To bring into focus the split vision that looks at COVID-19 with one eye and economic misery with another, we have looked jointly at the toll of COVID-19 deaths and real-time representative data on food insecurity and housing insecurity, from the real-time U.S. Census Household Pulse Survey. The picture is stark.
For both U.S. states and the 15 largest metropolitan statistical areas, the overlap of misery is clear. Higher cumulative COVID-19 death rates in the third wave of the pandemic (from Oct. 1, 2020, to Jan. 10, 2021) co-exist with higher food insecurity among households with children under age 18 and higher rates of renters being unable to pay their last month’s rent (for Oct. 28, 2020, to Jan. 18, 2021). For example, during these time periods, Vermont’s COVID-19 death rate equaled 157 per million, food insecurity affected 12.8% of households with children under 18, and 15.9% of renters were behind in their rent. For Arkansas, with a death rate of 888 per million, such food and housing insecurity affected 20.2% and 19.4% of its population, respectively.

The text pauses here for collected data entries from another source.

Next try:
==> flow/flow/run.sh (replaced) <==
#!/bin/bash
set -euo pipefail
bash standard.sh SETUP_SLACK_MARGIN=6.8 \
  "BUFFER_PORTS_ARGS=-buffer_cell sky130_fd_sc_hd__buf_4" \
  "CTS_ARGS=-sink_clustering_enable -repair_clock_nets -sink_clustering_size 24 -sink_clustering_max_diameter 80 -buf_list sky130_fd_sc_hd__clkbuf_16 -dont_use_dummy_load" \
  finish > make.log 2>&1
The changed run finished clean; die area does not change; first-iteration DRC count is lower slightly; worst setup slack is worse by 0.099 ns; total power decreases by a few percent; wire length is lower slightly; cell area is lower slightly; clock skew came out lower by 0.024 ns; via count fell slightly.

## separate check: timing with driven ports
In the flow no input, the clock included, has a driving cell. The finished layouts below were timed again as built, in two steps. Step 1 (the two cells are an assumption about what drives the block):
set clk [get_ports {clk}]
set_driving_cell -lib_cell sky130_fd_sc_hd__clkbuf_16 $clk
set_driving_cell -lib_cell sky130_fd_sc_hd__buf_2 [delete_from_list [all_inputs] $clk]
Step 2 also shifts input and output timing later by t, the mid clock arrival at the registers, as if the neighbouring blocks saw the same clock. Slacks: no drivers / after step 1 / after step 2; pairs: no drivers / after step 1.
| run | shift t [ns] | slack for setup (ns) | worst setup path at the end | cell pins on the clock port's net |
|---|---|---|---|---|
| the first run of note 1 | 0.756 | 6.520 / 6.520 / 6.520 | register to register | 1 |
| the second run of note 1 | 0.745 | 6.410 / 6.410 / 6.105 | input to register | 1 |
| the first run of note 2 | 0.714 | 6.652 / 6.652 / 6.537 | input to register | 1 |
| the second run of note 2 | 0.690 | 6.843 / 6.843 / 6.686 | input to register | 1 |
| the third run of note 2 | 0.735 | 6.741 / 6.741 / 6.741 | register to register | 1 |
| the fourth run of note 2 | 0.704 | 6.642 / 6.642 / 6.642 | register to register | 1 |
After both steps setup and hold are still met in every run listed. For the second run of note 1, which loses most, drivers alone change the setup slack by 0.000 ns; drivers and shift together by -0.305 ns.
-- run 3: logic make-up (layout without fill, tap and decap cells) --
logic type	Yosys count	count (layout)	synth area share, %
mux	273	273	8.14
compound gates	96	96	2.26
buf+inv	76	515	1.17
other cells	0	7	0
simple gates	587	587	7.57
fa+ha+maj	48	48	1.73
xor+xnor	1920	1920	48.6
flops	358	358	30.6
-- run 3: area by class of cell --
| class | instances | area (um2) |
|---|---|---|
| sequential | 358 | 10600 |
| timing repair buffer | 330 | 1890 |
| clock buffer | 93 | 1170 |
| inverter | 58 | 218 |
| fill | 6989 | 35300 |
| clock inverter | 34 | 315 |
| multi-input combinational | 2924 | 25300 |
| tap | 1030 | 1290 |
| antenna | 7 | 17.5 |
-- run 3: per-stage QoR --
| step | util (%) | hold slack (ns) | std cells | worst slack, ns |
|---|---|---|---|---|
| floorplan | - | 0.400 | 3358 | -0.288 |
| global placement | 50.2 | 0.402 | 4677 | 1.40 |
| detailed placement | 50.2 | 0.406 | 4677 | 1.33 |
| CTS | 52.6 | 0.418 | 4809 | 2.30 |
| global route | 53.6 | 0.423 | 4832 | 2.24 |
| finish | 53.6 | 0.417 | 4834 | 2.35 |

Moreover, the extent of these hardships varies by education, by racialized group, by place — and by all three together. Consider the case of food insecurity, referring to the percent of household with children under age 18 who sometimes or often have not had enough food to eat in the past seven days. Since October 2020, among persons with at least a bachelor’s degree, averaging across U.S. states, such food insecurity has affected fully 25% to 30% of Black non-Hispanic and Hispanic persons, versus 16% of white non-Hispanic and Asian non-Hispanic persons. By contrast, among persons with at least a bachelor’s degree, it has affected under 5% of white non-Hispanic and Asian non-Hispanic persons, and 8% of Hispanic and 12% of Black non-Hispanic persons.

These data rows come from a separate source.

Source: an optimization exercise on an open RTL-to-GDS flow (aim: small area). Production flows keep margins and buffers that such runs may drop. Only simulation tests tie the RTL to the original design; equivalence was not proved. No activity file was given, so power comes from the tool's default toggle rates.

==> design/flow/design.v <==
package regfile_pkg;
  typedef enum logic {ST_CLEAR, ST_RUN} state_t;
  localparam int DATA_W_DEF = 32;
  localparam int ADDR_W_DEF = 5;
  localparam int REG_ZERO = 0;
endpackage
module regfile_scoreboard
#(
  parameter int ADDR_W = regfile_pkg::ADDR_W_DEF,
  parameter int NUM_RD = 2,
  parameter int NUM_WR = 1,
  parameter int SB_W = 2,
  parameter int ZERO_REG = 1
) (
  input  logic                     clk,
  input  logic                     reset,
  input  logic                     run,
  input  logic [ADDR_W-1:0]        clr_idx,
  input  logic [NUM_WR-1:0]        wr_act,
  input  logic [NUM_WR*ADDR_W-1:0] wr_addr,
  input  logic                     iss_en,
  input  logic [ADDR_W-1:0]        iss_addr,
  input  logic [NUM_RD*ADDR_W-1:0] rd_addr,
  output logic [NUM_RD-1:0]        rd_busy,
  output logic                     iss_ready
);
  localparam int DEPTH = 1 << ADDR_W;
  logic [SB_W-1:0] cnt [DEPTH];
  logic [SB_W-1:0] cnt_next [DEPTH];
  logic [SB_W:0] up, dn;
  logic [ADDR_W-1:0] ra;
  logic hit;
  logic [SB_W-1:0] rc;
  assign iss_ready = run && ((ZERO_REG != 0 && iss_addr == ADDR_W'(regfile_pkg::REG_ZERO)) || cnt[iss_addr] != '1);
  always_comb begin
    up = '0;
    dn = '0;
    for (int r = 0; r < DEPTH; r++) begin
      up = {1'b0, cnt[r]} + (SB_W+1)'(iss_en && iss_ready && iss_addr == ADDR_W'(r));
      dn = '0;
      for (int w = 0; w < NUM_WR; w++)
        dn = dn + (SB_W+1)'(wr_act[w] && wr_addr[w*ADDR_W +: ADDR_W] == ADDR_W'(r));
      cnt_next[r] = (ZERO_REG != 0 && r == regfile_pkg::REG_ZERO) ? '0 : (up < dn) ? '0 : SB_W'(up - dn);
    end
  end
  always_ff @(posedge clk) begin
    if (!reset) begin
      if (!run) cnt[clr_idx] <= '0;
      else for (int r = 0; r < DEPTH; r++) cnt[r] <= cnt_next[r];
    end
  end
  always_comb begin
    rd_busy = '0;
    ra = '0;
    hit = 1'b0;
    rc = '0;
    for (int k = 0; k < NUM_RD; k++) begin
      ra = rd_addr[k*ADDR_W +: ADDR_W];
      hit = 1'b0;
      rc = hit ? cnt_next[ra] : cnt[ra];
      rd_busy[k] = run && !(ZERO_REG != 0 && ra == ADDR_W'(regfile_pkg::REG_ZERO)) && rc != '0;
    end
  end
endmodule
module regfile_mp
#(
  parameter int DATA_W = regfile_pkg::DATA_W_DEF,
  parameter int ADDR_W = regfile_pkg::ADDR_W_DEF,
  parameter int NUM_RD = 4,
  parameter int NUM_WR = 2,
  parameter int SB_W = 2,
  parameter int ZERO_REG = 1
) (
  input  logic                     clk,
  input  logic                     reset,
  input  logic [NUM_RD*ADDR_W-1:0] rd_addr,
  output logic [NUM_RD*DATA_W-1:0] rd_data,
  output logic [NUM_RD-1:0]        rd_busy,
  input  logic [NUM_WR-1:0]        wr_en,
  input  logic [NUM_WR*ADDR_W-1:0] wr_addr,
  input  logic [NUM_WR*DATA_W-1:0] wr_data,
  input  logic                     iss_en,
  input  logic [ADDR_W-1:0]        iss_addr,
  output logic                     iss_ready,
  output logic                     init_done
);
  localparam int DEPTH = 1 << ADDR_W;
  regfile_pkg::state_t state, state_n;
  logic [ADDR_W-1:0] clr_idx, clr_idx_n;
  logic run;
  logic [DATA_W-1:0] regs [DEPTH];
  logic [NUM_WR-1:0] wr_act;
  logic [ADDR_W-1:0] ra;
  logic [DATA_W-1:0] rd;
  assign run = state == regfile_pkg::ST_RUN;
  assign init_done = run;
  always_ff @(posedge clk) begin
    if (reset) begin
      state <= regfile_pkg::ST_CLEAR;
      clr_idx <= '0;
    end else begin
      state <= state_n;
      clr_idx <= clr_idx_n;
    end
  end
  always_comb begin
    state_n = (state == regfile_pkg::ST_CLEAR && clr_idx == '1) ? regfile_pkg::ST_RUN : state;
    clr_idx_n = (state == regfile_pkg::ST_CLEAR) ? clr_idx + 1'b1 : clr_idx;
  end
  always_comb begin
    wr_act = '0;
    for (int w = 0; w < NUM_WR; w++)
      wr_act[w] = run && wr_en[w] && !(ZERO_REG != 0 && wr_addr[w*ADDR_W +: ADDR_W] == ADDR_W'(regfile_pkg::REG_ZERO));
  end
  always_ff @(posedge clk) begin
    if (!reset) begin
      if (!run) regs[clr_idx] <= '0;
      else
        for (int w = 0; w < NUM_WR; w++)
          if (wr_act[w]) regs[wr_addr[w*ADDR_W +: ADDR_W]] <= wr_data[w*DATA_W +: DATA_W];
    end
  end
  always_comb begin
    rd_data = '0;
    ra = '0;
    rd = '0;
    for (int k = 0; k < NUM_RD; k++) begin
      ra = rd_addr[k*ADDR_W +: ADDR_W];
      rd = regs[ra];
      rd_data[k*DATA_W +: DATA_W] = (!run || (ZERO_REG != 0 && ra == ADDR_W'(regfile_pkg::REG_ZERO))) ? '0 : rd;
    end
  end
  regfile_scoreboard #(
    .ADDR_W(ADDR_W), .NUM_RD(NUM_RD), .NUM_WR(NUM_WR), .SB_W(SB_W), .ZERO_REG(ZERO_REG)
  ) u_sb (
    .clk(clk), .reset(reset), .run(run), .clr_idx(clr_idx),
    .wr_act(wr_act), .wr_addr(wr_addr),
    .iss_en(iss_en), .iss_addr(iss_addr),
    .rd_addr(rd_addr), .rd_busy(rd_busy), .iss_ready(iss_ready)
  );
endmodule
==> design/flow/run.sh <==
#!/bin/bash
# synth_recipe.tcl (not shown) runs the flow's synth.tcl, then flattens the netlist and writes it again
# the make line also repeats each setting of config.mk as NAME=value (left out here)
make -C /OpenROAD-flow-scripts/flow DESIGN_CONFIG=/design/flow/config.mk WORK_HOME=/design/flow/orfs CLKGATE_MAP_FILE= SYNTH_SCRIPT=/design/flow/synth_recipe.tcl finish
==> design/flow/config.mk <==
export PLATFORM = sky130hd
export DESIGN_NAME = regfile_mp
export DESIGN_NICKNAME = regfile_mp
export VERILOG_FILES = /design/flow/design.v
export SDC_FILE = /design/flow/constraint.sdc
export NUM_CORES = 4
export LEC_CHECK = 0
export CAP_MARGIN = 20
export CORE_MARGIN = 2
export CORE_UTILIZATION = 30
export SLEW_MARGIN = 20
==> design/flow/constraint.sdc <==
create_clock -name core_clock -period 6.0 [get_ports {clk}]
set_input_delay 1.2000 -clock core_clock [delete_from_list [all_inputs] [get_ports {clk}]]
set_output_delay 1.2000 -clock core_clock [all_outputs]
set_load 0.01 [all_outputs]
==> summary.txt <==
- The total design power is 18.9 mW.
- For this run, the leading register cell type out of synthesis is edfxtp_1.
- The number of buffers added for setup after CTS is 0.
- The count of maximum capacitance violations is 0.
- The number of cells traversed by the worst register-to-register path is 8.
- The initial antenna violation count is 49.
- After detailed routing, the number of vias per cell comes to 6.54.
- TritonCTS built the clock tree.
- For this run, the top clock speed supported by timing is 171 MHz.
- The synthesized netlist contains 59 unique library cells.
- The share of synthesized flip-flops with an asynchronous set or reset is 0.
- The flow ran to the end and the layout has no timing, DRC or antenna violations.
- The worst register-to-register path has a setup slack of ~1.5 ns.
- Before antenna repair, the detailed router went through 11 iterations.
- The area taken by multi-input logic gates is between 40000 and 50000 sq um.
- The count of antenna-violating nets left after detailed routing is 0.
- The number of global-route vias before repair is 63300.
- Fill cells in the final layout number 26276.
- The analysis attributes to cell leakage a power of 27.5 nW.
- The final-layout setup total negative slack is 0 ns.
- The share of the yosys chip area belonging to registers is 0.395.
- The data required time of the worst path is 4.80 ns.
- The critical path endpoint category is an output pin.
- CTS placed an instance of clkbuf_16 at the clock tree root.
- The worst-case hold path end point is clr_idx[4]$_SDFFE_PP0N_.
- Across every metal layer, demand over resource in global routing totals 0.259.
- The H-tree generated during clock tree synthesis spans 3 levels.
- The TritonCTS sink count is 1092.
- After clock tree synthesis, the clock-pin slew on the worst setup and hold paths is approximately 0.070 ns.
- For this run, the post-layout net count is 6603.
- The number of hold buffers added after cts is 0.
- The starting utilization of the core area is 0.302.
- The share of synthesized area in the top cell type comes to 0.394.
- Of the total power, the clock network draws 0.445.
- The share of total power dissipated in sequential elements is 0.443.
- The final worst-path cycle share is 0.973.
- The sum of routed wire length over all layers is roughly 370000 um.
- The wire length of the first global-routing pass is between 500000 and 600000 um.
- Once layout is done, the placed cells without fillers occupy 94300 sq um.
- For this design the top-level I/O count stands at around 240.
- The floorplan die width is 529 um.
- The switching share of power is 0.255.
- The power per cell area is 200 nW/um^2.
- In the final layout, the share of cells above drive strength 1 is 0.298.
- The count of mapped cells out of synthesis is 6457.
- The area of the mapped netlist is around 83000 sq um.
- Setup repair after global routing left no endpoint under its margin.
- By startpoint and endpoint, the worst setup path is classified as register to output pin.
- The floorplan step defined a core boundary enclosing 274000 sq um.
- The final standard cell count with taps included and fillers excluded is 10156.
- For this run, the share of the core covered by cells in the final layout is 0.344.
- Between clock sinks in the finished design, the worst skew comes to 0.0572 ns.
- The final worst slack is 0.164 ns.
- The number of nets handed over by synthesis was 6721.
- The average instance in the mapped netlist occupies between 10 and 15 sq um.
- The clock network latency to the later pin of the worst-skew pair is 0.83 ns.
- The layout overhead on the synthesized area is 13.9%.
- After synthesis, the cell types taking the most area are edfxtp_1 (39%), mux4_2 (36%), o21ai_0 (5.0%).
- Subtracting the final worst setup slack from the clock period gives 5.84 ns.
- The cell row count is between 150 and 200.
- The count of warnings emitted by yosys is 3.
- The worst hold path depth is 2.
- The routability-driven placement congestion ratio is 0.956.
- Once placement completed, the tool counted placed cells totaling 9901.
- On the final layout, the worst hold slack is between 0.6 and 0.7 ns.
- The y dimension of the die is 529 um.
- For this run, design rule violations remaining after detail routing come to 0.
- The number of hold-slack violations in the final timing report is 0.
- After legalization and detailed placement, the total HPWL measured 226000 um.
- Setup violations remaining at the end of the flow were counted as 0.
- The die covers 280000 sq um.
- The number of flops mapped to enable cells by yosys is 1086.
- The pin count of the biggest net entering global routing is roughly 110.
- At the pin with the least slew margin, the transition time is 1.23 ns.
- In this run, post-CTS repair resized a total of 0 instances.
- For this run the aggregate overflow at the end of global routing stands at 0.
- The largest total area in the synthesized netlist belongs to edfxtp_1.
- Before CTS, the worst setup slack after placement is 0.618 ns.
- The maximum count of clock buffers along a single path is 3.
- The total of flip-flops plus latches after synthesis is 1092.
- The number of design-rule violations left by the first detailed-router iteration is 12766.
- The via count of the routed design is roughly 66000.
- The kind of launch point of the worst setup path is a register.
- The count of buffers inserted at the top-level ports is 237.
- The combinational group share of total power is 0.112.
- The flip-flop and latch area is 32700 sq um.
- The reg-to-reg endpoint is u_sb.cnt[8][1]$_SDFFCE_PN0P_.
- The placement-stage cell area is 89900 sq um.
- In this run the tightest slew margin relative to its limit is 0.178.
- The arrival time of data at the critical path endpoint is 4.64 ns.
- In this run the most critical hold path is launched from clr_idx[4]$_SDFFE_PP0N_.
- The class of the tightest hold or removal check is register to register.
- The internal power of the cells totals 14.1 mW.
- The TritonCTS buffer count is 121.
- The net switching power of the design is 4.82 mW.
- Along the worst path, the maximum fanout reaches 44.
- In this run the critical register-to-register path is launched from state$_SDFFE_PP0P_.
- The maximum vdd ir drop is 0.297 mV.
- The average routed wire per standard cell is 36.6 um.
- The number of slew-limit violations in the final report came to 0.
## worst max-delay path, stage by stage, from the launching register on
cell             delay (ns)
dfxtp_4                0.83
inv_2                  0.41
or3_2                  0.59
buf_4                  0.40
o21ai_1                0.64
clkdlybuf4s50_1        0.91
## cells in the mapped netlist (54+ instances only)
master,number
a21oi_1,54
buf_1,72
buf_2,138
clkbuf_1,441
edfxtp_1,1086
ha_1,129
inv_1,212
mux4_2,1315
nand2_1,1059
nand3_1,141
nor2_1,137
nor3_1,95
o21ai_0,835
o21ai_1,285
## layer usage
layer	track usage	vias to the layer above	share of wire
met5	0	-	0.00080
met4	0.170	48	0.074
met3	0.124	1472	0.18
met2	0.368	6712	0.42
met1	0.312	32887	0.32
li1	-	25262	-
## cells by family after synthesis
| family | count (synthesis) | synth area share |
|---|---|---|
| AO/OA/AOI/OAI | 1240 | 0.0768 |
| XOR/XNOR | 34 | 0.00360 |
| multiplexers | 1355 | 0.363 |
| buffers and inverters | 987 | 0.0529 |
| flip-flops | 1092 | 0.395 |
| adder cells (fa/ha/maj) | 160 | 0.0270 |
| AND/OR/NAND/NOR | 1589 | 0.0816 |
## registers in the layout, indices dropped and copies added, names as in the netlist
register,count
clr_idx,5
regs,1024
state,1
u_sb.cnt,62
## how the worst max path moves through the flow
stage / startpoint / to / slack, ns / cells past startpoint
2_1_floorplan: wr_addr[6] / regs[31][0]$_DFFE_PP_ / 1.55 / 7
4_1_cts: state$_SDFFE_PP0P_ / rd_data[90] / 0.47 / 5
6_report: state$_SDFFE_PP0P_ / rd_data[69] / 0.16 / 5
3_3_place_gp: rd_addr[17] / rd_data[122] / 0.47 / 5
5_1_grt: state$_SDFFE_PP0P_ / rd_data[69] / 0.23 / 5
3_5_place_dp: rd_addr[3] / rd_data[5] / 0.62 / 7
## layout make-up
class                   count  area share
multi-input cells        4378       0.492
flip-flops and latches   1092       0.347
repair buffers            492      0.0555
well taps                3686      0.0489
clock buffers             131      0.0327
clock inverters            97      0.0133
inverters                 254      0.0102
diodes                     26    0.000690
## power by group through the flow
stage	registers (mW)	clock network [mW]	logic, mW
floorplan	8.51	0	1.39
detailed placement	8.53	0	2.05
finish	8.37	8.42	2.11
global route	8.37	8.66	2.15
global placement	8.52	0	2.04
CTS	8.36	8.39	2.05
## cells in the final DEF, fill, tap and decap left out, types with 11 or more instances in the layout
cell	instances
a21oi_1	54
and3_1	36
buf_12	73
buf_4	185
bufinv_16	26
clkbuf_16	122
clkdlybuf4s50_1	217
clkinv_1	41
clkinv_2	24
diode_2	26
edfxtp_1	1086
fa_1	31
ha_1	129
inv_1	211
inv_2	25
mux2_2	29
mux2i_1	11
mux4_2	1315
nand2_1	1046
nand2_4	13
nand2b_1	37
nand3_1	139
nor2_1	134
nor2b_1	12
nor3_1	88
nor3b_1	26
o21ai_0	835
o21ai_1	285
o21bai_4	12
o22ai_4	19
xnor2_1	32

[separate check: timing with driven ports]
In the flow no input, the clock included, has a driving cell. The finished layout below was timed again as built, in two steps.
Step 1, drivers: a clkbuf_16 drives clk and a buf_2 each remaining input, both assumed.
Step 2, shift: input delay + t, output delay - t, t = (earliest + latest rising clock arrival at the registers) / 2. This alone moves slack from input paths to output paths.
a / b / c = ideal ports / drivers / drivers and shift; a / b = the first two.
t, ns: 0.888
setup WS [ns]: 0.164 / 0.068 / 0.372
worst setup path after step 2: input to output
slew at the worst register clock pin (ns): 0.07 / 0.07
After both steps this run still meets setup and hold. The setup slack of this run moves by -0.096 ns with the drivers and by +0.208 ns with both steps.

Across the 15 largest metropolitan statistical areas, the highest occurrence of this food insecurity — upwards of 40% — occurred among Black non-Hispanic and Hispanic persons with less than a college degree living in the greater Boston area, whereas the lowest prevalence — only 1% — occurred among white non-Hispanic and Asian non-Hispanic persons in the Seattle area.
Similar patterns occurred for housing insecurity, albeit with an even greater advantage for white non-Hispanic persons with at least a bachelor’s degree, with this problem affecting only 2% of such people in the Atlanta area, versus 40% to 45% of Hispanic and Black non-Hispanics people with less than a college degree in, respectively, Greater Philadelphia and the Chicago area.
Government of, by, and for the people, especially “to promote the general welfare,” is government that ensures the conditions for all people to thrive. Healing the dual miseries of COVID-19 and economic insecurity requires relief sufficient to ensure that all individuals, their families and their loved ones can live through this pandemic. The time to go big is now.
[Nancy Krieger is a professor, Christian Testa is a statistical analyst, Pamela D. Waterman is a project director, and Jarvis T. Chen is a lecturer at the Harvard T.H. Chan School of Public Health.]